The first day we set up in the river outlet that connects Lake Moultrie with Lake Marion. Both boats scanned for underwater structure, and we settled on a channel about 50 feet deep while the other boat went in shallower. I was glad to be on the deeper boat because I thought shallower lines would pick up more channel cats than big blues.

Some of the tackle on our boat seemed a little light, but my heavy-action 7-foot-6-inch rods were teamed with venerable Penn 320 reels.

A friend made me a batch of blood bait for the trip, and I placed a cube on a treble hook while I adorned the circle hook on the other line with shad, freshly frozen from a recent bait-netting outing in Florida and quite oily. The other anglers in my boat had also brought cut bait, but it didn’t look as tempting. I gave the captain some of my homemade blood bait.

We anchored where our baits could drift across a deep channel, and I soon changed from a 1/4-ounce to a 1/2-ounce egg sinker because it felt like the lighter weight was drifting a bit too freely.

About a half-hour later, a fish started running with the captain’s blood bait. He waited until the run was well underway before setting the hook but still didn’t connect. He rebaited, got another taker minutes later, and set the hook same as before. This time he connected and fought a very big fish to a draw at the side of the boat. It looked to me like the other angler snagged one of the treble hook points in the mesh of the net when he tried to help land the fish, and the blue cat twisted free.

It looked to be a solid 40-pounder.

The next fish took my cut shad. I let it run a long ways before it stopped, at which point I believe it turned the bait and swallowed it. When it started to run again I locked down the spool, and when I felt the big fish on the line, I started cranking.

The fish surged, taking line like it was stripping the peel from a ripe banana. When I thought it might spool the big reel, I tightened the drag a smidgen, an “iffy” move in the middle of a fight with a big fish. But I knew the drag on that venerable Penn reel, and I didn’t overdo it.

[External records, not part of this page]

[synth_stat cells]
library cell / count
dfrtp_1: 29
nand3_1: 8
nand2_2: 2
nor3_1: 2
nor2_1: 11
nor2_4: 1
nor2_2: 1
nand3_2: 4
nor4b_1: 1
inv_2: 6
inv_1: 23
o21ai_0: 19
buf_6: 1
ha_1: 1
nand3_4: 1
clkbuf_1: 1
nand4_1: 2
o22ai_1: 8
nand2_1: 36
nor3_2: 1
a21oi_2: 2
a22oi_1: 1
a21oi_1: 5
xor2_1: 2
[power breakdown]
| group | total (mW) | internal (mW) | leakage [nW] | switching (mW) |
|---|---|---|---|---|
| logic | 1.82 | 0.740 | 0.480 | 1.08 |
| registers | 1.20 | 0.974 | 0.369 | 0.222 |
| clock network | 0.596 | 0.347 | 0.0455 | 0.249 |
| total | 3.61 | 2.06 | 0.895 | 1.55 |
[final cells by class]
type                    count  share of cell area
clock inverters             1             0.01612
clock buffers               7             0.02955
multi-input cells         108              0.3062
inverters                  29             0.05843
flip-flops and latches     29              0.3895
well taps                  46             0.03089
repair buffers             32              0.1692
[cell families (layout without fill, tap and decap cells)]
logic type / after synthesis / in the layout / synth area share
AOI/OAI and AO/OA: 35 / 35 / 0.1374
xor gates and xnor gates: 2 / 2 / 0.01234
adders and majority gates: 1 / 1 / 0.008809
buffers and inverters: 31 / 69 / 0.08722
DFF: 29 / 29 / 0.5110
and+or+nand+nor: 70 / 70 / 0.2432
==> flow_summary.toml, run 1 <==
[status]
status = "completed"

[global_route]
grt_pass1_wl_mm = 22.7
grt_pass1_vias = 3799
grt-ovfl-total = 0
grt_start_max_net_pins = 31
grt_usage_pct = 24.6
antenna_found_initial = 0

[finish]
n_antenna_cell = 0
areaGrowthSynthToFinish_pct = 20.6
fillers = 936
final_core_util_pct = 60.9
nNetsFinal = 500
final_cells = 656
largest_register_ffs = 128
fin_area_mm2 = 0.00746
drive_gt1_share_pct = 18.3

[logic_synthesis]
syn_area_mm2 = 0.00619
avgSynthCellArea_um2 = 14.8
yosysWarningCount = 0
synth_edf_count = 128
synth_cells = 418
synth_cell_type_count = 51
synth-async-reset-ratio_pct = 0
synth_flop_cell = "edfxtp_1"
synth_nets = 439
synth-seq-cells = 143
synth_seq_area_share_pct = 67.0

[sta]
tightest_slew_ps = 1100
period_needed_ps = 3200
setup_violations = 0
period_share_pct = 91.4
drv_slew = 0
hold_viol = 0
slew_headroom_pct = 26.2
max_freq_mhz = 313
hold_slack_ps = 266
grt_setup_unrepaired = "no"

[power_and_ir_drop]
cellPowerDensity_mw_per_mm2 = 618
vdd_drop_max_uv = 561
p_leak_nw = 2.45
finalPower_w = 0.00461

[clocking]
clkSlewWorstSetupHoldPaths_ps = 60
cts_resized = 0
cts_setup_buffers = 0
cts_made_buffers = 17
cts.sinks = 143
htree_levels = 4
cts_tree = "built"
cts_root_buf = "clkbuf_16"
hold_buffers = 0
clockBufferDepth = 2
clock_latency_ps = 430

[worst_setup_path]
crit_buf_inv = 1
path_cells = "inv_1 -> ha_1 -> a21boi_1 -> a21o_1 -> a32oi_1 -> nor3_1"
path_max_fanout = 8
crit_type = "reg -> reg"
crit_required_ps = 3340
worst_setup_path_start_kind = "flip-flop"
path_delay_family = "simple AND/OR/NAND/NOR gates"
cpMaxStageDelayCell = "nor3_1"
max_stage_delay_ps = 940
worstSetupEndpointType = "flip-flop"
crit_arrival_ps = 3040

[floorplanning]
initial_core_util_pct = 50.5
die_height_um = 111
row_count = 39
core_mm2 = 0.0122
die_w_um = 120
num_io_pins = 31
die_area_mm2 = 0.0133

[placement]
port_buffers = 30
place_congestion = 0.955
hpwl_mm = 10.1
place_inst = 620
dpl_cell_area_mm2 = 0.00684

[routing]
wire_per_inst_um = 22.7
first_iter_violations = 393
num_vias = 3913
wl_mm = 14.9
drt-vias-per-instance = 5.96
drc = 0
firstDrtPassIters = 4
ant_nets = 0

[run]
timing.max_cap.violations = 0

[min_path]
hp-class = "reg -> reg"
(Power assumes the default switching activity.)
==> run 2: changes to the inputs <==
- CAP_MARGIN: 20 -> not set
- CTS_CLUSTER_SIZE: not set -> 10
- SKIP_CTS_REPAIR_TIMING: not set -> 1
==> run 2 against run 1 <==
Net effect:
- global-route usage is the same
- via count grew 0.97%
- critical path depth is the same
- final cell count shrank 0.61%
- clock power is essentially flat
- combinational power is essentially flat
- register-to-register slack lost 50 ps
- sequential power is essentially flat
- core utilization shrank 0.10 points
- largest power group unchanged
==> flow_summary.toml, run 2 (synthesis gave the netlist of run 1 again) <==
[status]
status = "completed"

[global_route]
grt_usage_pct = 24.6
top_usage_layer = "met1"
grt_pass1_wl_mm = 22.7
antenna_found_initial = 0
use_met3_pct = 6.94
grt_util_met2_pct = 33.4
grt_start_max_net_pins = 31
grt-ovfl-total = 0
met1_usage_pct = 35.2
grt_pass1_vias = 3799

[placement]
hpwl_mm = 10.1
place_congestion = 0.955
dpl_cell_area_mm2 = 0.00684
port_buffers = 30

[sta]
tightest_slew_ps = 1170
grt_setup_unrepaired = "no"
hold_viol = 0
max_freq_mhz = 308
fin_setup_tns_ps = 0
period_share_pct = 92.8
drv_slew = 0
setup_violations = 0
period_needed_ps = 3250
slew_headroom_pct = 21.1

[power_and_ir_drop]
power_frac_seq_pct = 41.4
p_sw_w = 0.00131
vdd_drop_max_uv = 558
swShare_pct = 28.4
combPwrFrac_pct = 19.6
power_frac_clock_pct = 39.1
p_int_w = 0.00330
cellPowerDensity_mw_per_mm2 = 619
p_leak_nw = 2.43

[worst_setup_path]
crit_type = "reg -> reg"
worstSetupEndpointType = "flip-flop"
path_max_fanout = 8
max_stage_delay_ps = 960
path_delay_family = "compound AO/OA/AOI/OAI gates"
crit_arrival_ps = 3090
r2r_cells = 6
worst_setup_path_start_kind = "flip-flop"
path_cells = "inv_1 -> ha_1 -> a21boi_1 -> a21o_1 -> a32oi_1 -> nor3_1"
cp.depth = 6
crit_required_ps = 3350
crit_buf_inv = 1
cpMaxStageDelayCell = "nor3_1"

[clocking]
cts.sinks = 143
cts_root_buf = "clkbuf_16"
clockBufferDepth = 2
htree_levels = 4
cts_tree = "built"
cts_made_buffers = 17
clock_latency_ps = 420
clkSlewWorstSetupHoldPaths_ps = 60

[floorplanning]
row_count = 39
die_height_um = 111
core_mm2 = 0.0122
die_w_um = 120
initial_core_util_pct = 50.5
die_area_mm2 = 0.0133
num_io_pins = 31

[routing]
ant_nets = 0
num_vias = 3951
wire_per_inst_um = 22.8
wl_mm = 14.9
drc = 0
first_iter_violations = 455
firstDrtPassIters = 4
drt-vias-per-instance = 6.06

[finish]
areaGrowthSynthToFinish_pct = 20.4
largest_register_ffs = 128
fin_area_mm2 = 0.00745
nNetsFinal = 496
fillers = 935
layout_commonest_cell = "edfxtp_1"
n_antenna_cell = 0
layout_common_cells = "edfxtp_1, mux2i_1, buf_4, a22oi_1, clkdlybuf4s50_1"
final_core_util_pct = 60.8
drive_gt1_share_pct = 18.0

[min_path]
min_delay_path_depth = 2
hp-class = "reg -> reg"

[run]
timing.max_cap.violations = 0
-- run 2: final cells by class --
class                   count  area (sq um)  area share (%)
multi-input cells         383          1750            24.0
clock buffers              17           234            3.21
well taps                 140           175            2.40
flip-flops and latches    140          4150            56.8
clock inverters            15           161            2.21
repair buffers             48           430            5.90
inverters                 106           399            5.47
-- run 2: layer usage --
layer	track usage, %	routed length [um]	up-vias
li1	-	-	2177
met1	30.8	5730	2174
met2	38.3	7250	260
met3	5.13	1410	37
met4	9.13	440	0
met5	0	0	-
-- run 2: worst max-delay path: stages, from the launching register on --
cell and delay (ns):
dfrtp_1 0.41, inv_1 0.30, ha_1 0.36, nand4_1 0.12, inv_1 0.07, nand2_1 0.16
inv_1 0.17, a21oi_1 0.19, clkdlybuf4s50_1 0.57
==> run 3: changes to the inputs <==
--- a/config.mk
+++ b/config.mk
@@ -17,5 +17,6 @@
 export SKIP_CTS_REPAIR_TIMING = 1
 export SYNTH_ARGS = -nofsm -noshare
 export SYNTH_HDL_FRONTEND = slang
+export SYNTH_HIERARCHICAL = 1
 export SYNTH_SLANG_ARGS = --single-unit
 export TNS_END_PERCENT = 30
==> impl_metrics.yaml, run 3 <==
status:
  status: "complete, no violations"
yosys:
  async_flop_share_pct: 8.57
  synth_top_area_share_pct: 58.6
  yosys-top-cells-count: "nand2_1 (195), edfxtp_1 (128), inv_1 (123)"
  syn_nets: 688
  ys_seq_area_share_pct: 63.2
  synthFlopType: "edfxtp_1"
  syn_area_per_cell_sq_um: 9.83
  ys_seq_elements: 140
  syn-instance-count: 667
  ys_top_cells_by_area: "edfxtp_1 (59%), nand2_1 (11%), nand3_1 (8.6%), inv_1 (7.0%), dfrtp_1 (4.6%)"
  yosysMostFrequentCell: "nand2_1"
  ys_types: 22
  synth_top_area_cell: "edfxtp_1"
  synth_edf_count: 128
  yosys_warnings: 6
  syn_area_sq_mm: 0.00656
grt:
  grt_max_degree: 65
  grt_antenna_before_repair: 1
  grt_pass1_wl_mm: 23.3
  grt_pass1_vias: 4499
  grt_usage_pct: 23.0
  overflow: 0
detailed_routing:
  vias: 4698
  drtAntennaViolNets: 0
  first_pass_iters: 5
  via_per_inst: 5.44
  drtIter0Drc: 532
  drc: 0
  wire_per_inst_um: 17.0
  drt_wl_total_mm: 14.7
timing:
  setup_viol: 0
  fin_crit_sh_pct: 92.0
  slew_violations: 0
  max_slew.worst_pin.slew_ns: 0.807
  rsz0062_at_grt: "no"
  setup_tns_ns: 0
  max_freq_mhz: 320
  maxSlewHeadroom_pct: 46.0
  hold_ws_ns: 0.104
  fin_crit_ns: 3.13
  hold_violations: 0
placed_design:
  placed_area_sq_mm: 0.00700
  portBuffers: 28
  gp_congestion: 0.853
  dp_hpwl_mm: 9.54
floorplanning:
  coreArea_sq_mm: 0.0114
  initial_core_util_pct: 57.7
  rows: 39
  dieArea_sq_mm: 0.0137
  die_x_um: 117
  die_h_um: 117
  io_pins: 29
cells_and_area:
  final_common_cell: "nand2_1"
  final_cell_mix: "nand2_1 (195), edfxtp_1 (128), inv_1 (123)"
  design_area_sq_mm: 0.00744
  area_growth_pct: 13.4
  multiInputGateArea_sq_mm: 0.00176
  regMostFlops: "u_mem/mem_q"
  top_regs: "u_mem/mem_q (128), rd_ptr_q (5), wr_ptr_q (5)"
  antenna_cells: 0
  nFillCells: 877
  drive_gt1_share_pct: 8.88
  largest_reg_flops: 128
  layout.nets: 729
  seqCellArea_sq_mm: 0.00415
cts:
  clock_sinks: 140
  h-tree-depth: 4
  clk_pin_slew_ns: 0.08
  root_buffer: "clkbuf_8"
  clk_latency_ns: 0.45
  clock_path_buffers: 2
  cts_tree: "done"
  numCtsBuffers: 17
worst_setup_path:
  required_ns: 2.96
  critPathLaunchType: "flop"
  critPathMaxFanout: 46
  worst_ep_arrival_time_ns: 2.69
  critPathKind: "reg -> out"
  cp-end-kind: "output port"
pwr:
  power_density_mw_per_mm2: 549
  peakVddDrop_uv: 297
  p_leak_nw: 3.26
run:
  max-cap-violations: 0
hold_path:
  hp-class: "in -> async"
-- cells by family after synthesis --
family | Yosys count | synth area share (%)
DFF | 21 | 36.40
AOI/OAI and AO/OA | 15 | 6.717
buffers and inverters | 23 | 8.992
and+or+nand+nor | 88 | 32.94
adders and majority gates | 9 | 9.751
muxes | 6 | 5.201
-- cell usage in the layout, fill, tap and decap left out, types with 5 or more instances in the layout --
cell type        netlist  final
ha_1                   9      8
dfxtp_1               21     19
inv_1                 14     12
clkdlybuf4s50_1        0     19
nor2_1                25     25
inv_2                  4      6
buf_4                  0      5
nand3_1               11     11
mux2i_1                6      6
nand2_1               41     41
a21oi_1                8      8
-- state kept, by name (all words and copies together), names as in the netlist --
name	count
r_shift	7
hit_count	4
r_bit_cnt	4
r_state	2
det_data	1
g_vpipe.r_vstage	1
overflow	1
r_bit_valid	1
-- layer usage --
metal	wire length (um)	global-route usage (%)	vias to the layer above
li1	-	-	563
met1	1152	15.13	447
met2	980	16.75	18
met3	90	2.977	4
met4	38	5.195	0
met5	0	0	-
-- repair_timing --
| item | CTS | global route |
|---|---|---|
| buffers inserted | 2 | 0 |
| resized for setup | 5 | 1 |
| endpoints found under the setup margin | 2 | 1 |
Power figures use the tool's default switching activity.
**src/rtl/sail_mem_pkg.sv**
```systemverilog
// Shared definitions for the data-memory path: FSM states, MMIO boundary,
// access size/sign codes and the posted-store entry layout.
package sail_mem_pkg;

    typedef enum logic [1:0] {
        M_IDLE,
        M_ISSUE,
        M_WAIT
    } mem_state_e;

    localparam logic [31:0] MMIO_BASE = 32'h2000;

    // sign_mask = {signed, size_mask[2:0]}; size_mask 001 byte, 011 half, 111 word
    localparam logic [3:0] SM_BYTE  = 4'b1001;
    localparam logic [3:0] SM_BYTEU = 4'b0001;
    localparam logic [3:0] SM_HALF  = 4'b1011;
    localparam logic [3:0] SM_HALFU = 4'b0011;
    localparam logic [3:0] SM_WORD  = 4'b0111;

    typedef struct packed {
        logic [31:0] addr;
        logic [31:0] wdata;
        logic [3:0]  sign_mask;
    } sb_entry_t;

    function automatic logic is_mmio(input logic [31:0] addr);
        return addr >= MMIO_BASE;
    endfunction

endpackage

```
**src/rtl/store_fifo.sv**
```systemverilog
// Circular queue of posted stores with a parallel word-address match
// across all valid entries.
module store_fifo
    import sail_mem_pkg::*;
#(
    parameter int unsigned DEPTH = 4
) (
    input  logic                    clk,
    input  logic                    rst_n,
    input  logic                    push,
    input  sb_entry_t               push_entry,
    input  logic                    pop,
    output sb_entry_t               head,
    output logic [$clog2(DEPTH):0]  count,
    input  logic [29:0]             lookup_word,
    output logic                    hit
);
    localparam int unsigned PW = $clog2(DEPTH);

    sb_entry_t       entries [DEPTH];
    logic [PW-1:0]   wr_ptr;
    logic [PW-1:0]   rd_ptr;

    always_ff @(posedge clk or negedge rst_n) begin
        if (!rst_n) begin
            wr_ptr <= '0;
            rd_ptr <= '0;
            count  <= '0;
        end else begin
            if (push) wr_ptr <= wr_ptr + 1'b1;
            if (pop)  rd_ptr <= rd_ptr + 1'b1;
            if (push && !pop) begin
                count <= count + 1'b1;
            end else if (!push && pop) begin
                count <= count - 1'b1;
            end
        end
    end

    // Storage needs no reset: validity comes only from rd_ptr/count.
    always_ff @(posedge clk) begin
        if (push) entries[wr_ptr] <= push_entry;
    end

    assign head = entries[rd_ptr];

    // Entry i is valid when its distance from rd_ptr is below count (or the queue is full).
    always_comb begin
        hit = 1'b0;
        for (int unsigned i = 0; i < DEPTH; i++) begin
            if (((PW'(i) - rd_ptr) < count[PW-1:0] || count[PW]) &&
                entries[i].addr[31:2] == lookup_word) begin
                hit = 1'b1;
            end
        end
    end

endmodule

```
**src/rtl/store_buffer.sv**
```systemverilog
// Posted-store buffer between the MEM stage and data_mem: queues stores,
// lets non-conflicting loads bypass, and serialises requests to memory.
module store_buffer
    import sail_mem_pkg::*;
#(
    parameter int unsigned DEPTH = 4
) (
    input  logic        clk,
    input  logic        rst_n,
    input  logic [31:0] cpu_addr,
    input  logic [31:0] cpu_wdata,
    input  logic        cpu_memwrite,
    input  logic        cpu_memread,
    input  logic [3:0]  cpu_sign_mask,
    output logic [31:0] cpu_rdata,
    output logic        cpu_stall,
    output logic [31:0] mem_addr,
    output logic [31:0] mem_wdata,
    output logic [3:0]  mem_sign_mask,
    output logic        mem_memwrite,
    output logic        mem_memread,
    input  logic [31:0] mem_rdata,
    input  logic        mem_stall
);
    localparam int unsigned CW = $clog2(DEPTH) + 1;

    mem_state_e     state;
    mem_state_e     state_next;
    logic           op_load;
    logic           ld_done;
    logic [CW-1:0]  count;
    sb_entry_t      head;
    sb_entry_t      push_entry;
    logic           hit;
    logic           hazard;
    logic           load_pending;
    logic           head_done;
    logic           load_done;
    logic           full;
    logic           push;
    logic           sel_load;
    logic           sel_store;

    assign push_entry = '{addr: cpu_addr, wdata: cpu_wdata, sign_mask: cpu_sign_mask};

    store_fifo #(
        .DEPTH(DEPTH)
    ) u_fifo (
        .clk         (clk),
        .rst_n       (rst_n),
        .push        (push),
        .push_entry  (push_entry),
        .pop         (head_done),
        .head        (head),
        .count       (count),
        .lookup_word (cpu_addr[31:2]),
        .hit         (hit)
    );

    // Device reads stay ordered behind every queued store.
    assign hazard       = hit | (is_mmio(cpu_addr) & (count != '0));
    assign load_pending = cpu_memread & ~ld_done & ~hazard;
    assign head_done    = (state == M_WAIT) & ~mem_stall & ~op_load;
    assign load_done    = (state == M_WAIT) & ~mem_stall & op_load;
    assign full         = (count == CW'(DEPTH));
    assign push         = cpu_memwrite & (~full | head_done);
    assign cpu_stall    = (cpu_memread & ~ld_done) | (cpu_memwrite & full & ~head_done);
    assign mem_memread  = (state == M_ISSUE) & op_load;
    assign mem_memwrite = (state == M_ISSUE) & ~op_load;

    always_comb begin
        state_next = state;
        sel_load   = 1'b0;
        sel_store  = 1'b0;
        unique case (state)
            M_IDLE: begin
                if (load_pending) begin
                    sel_load   = 1'b1;
                    state_next = M_ISSUE;
                end else if (count != '0) begin
                    sel_store  = 1'b1;
                    state_next = M_ISSUE;
                end
            end
            M_ISSUE: state_next = M_WAIT;
            M_WAIT:  if (!mem_stall) state_next = M_IDLE;
            default: state_next = M_IDLE;
        endcase
    end

    always_ff @(posedge clk or negedge rst_n) begin
        if (!rst_n) begin
            state         <= M_IDLE;
            op_load       <= 1'b0;
            ld_done       <= 1'b0;
            cpu_rdata     <= '0;
            mem_addr      <= '0;
            mem_wdata     <= '0;
            mem_sign_mask <= '0;
        end else begin
            state   <= state_next;
            ld_done <= load_done;
            if (load_done) cpu_rdata <= mem_rdata;
            if (sel_load) begin
                mem_addr      <= cpu_addr;
                mem_sign_mask <= cpu_sign_mask;
                op_load       <= 1'b1;
            end else if (sel_store) begin
                mem_addr      <= head.addr;
                mem_wdata     <= head.wdata;
                mem_sign_mask <= head.sign_mask;
                op_load       <= 1'b0;
            end
        end
    end

endmodule

```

I could finally wrestle the big cat, and when it tried to make a third run I was able to turn it. The captain did a very professional job netting what looked to be a 45-pound blue. But we didn’t weigh the fish, didn’t boat it, either.

I don’t like to lift heavy blue cats from the water. Their guts are so large when the weight is not being supported by water it can injure the fish. Also, I thought this one might be a female with eggs.

So the captain unhooked her, and she swam straight out of the net.

When it became clear that the blood bait was getting more strikes, my boat mates started fishing it on both lines. However, hook-sets weren’t always sure with the trebles. One rod broke, a reel was spooled, and over two days they brought in three blue cats over 30 pounds.

Fishing cut shad on circle hooks, I missed one fish and brought in eight. My stout tackle performed as it should.

Our friends in the other boat stayed in shallower water. They caught two fine blues and a mess of channel cats, a few of which weren’t in the least shabby.

Blue cats are not really blue but rather a deep pewter grey with a white throat and belly. Because of this coloration and their prodigious strength, I think the name ought to be changed to steel cats

I doubt that will ever happen, but I think it would be appropriate.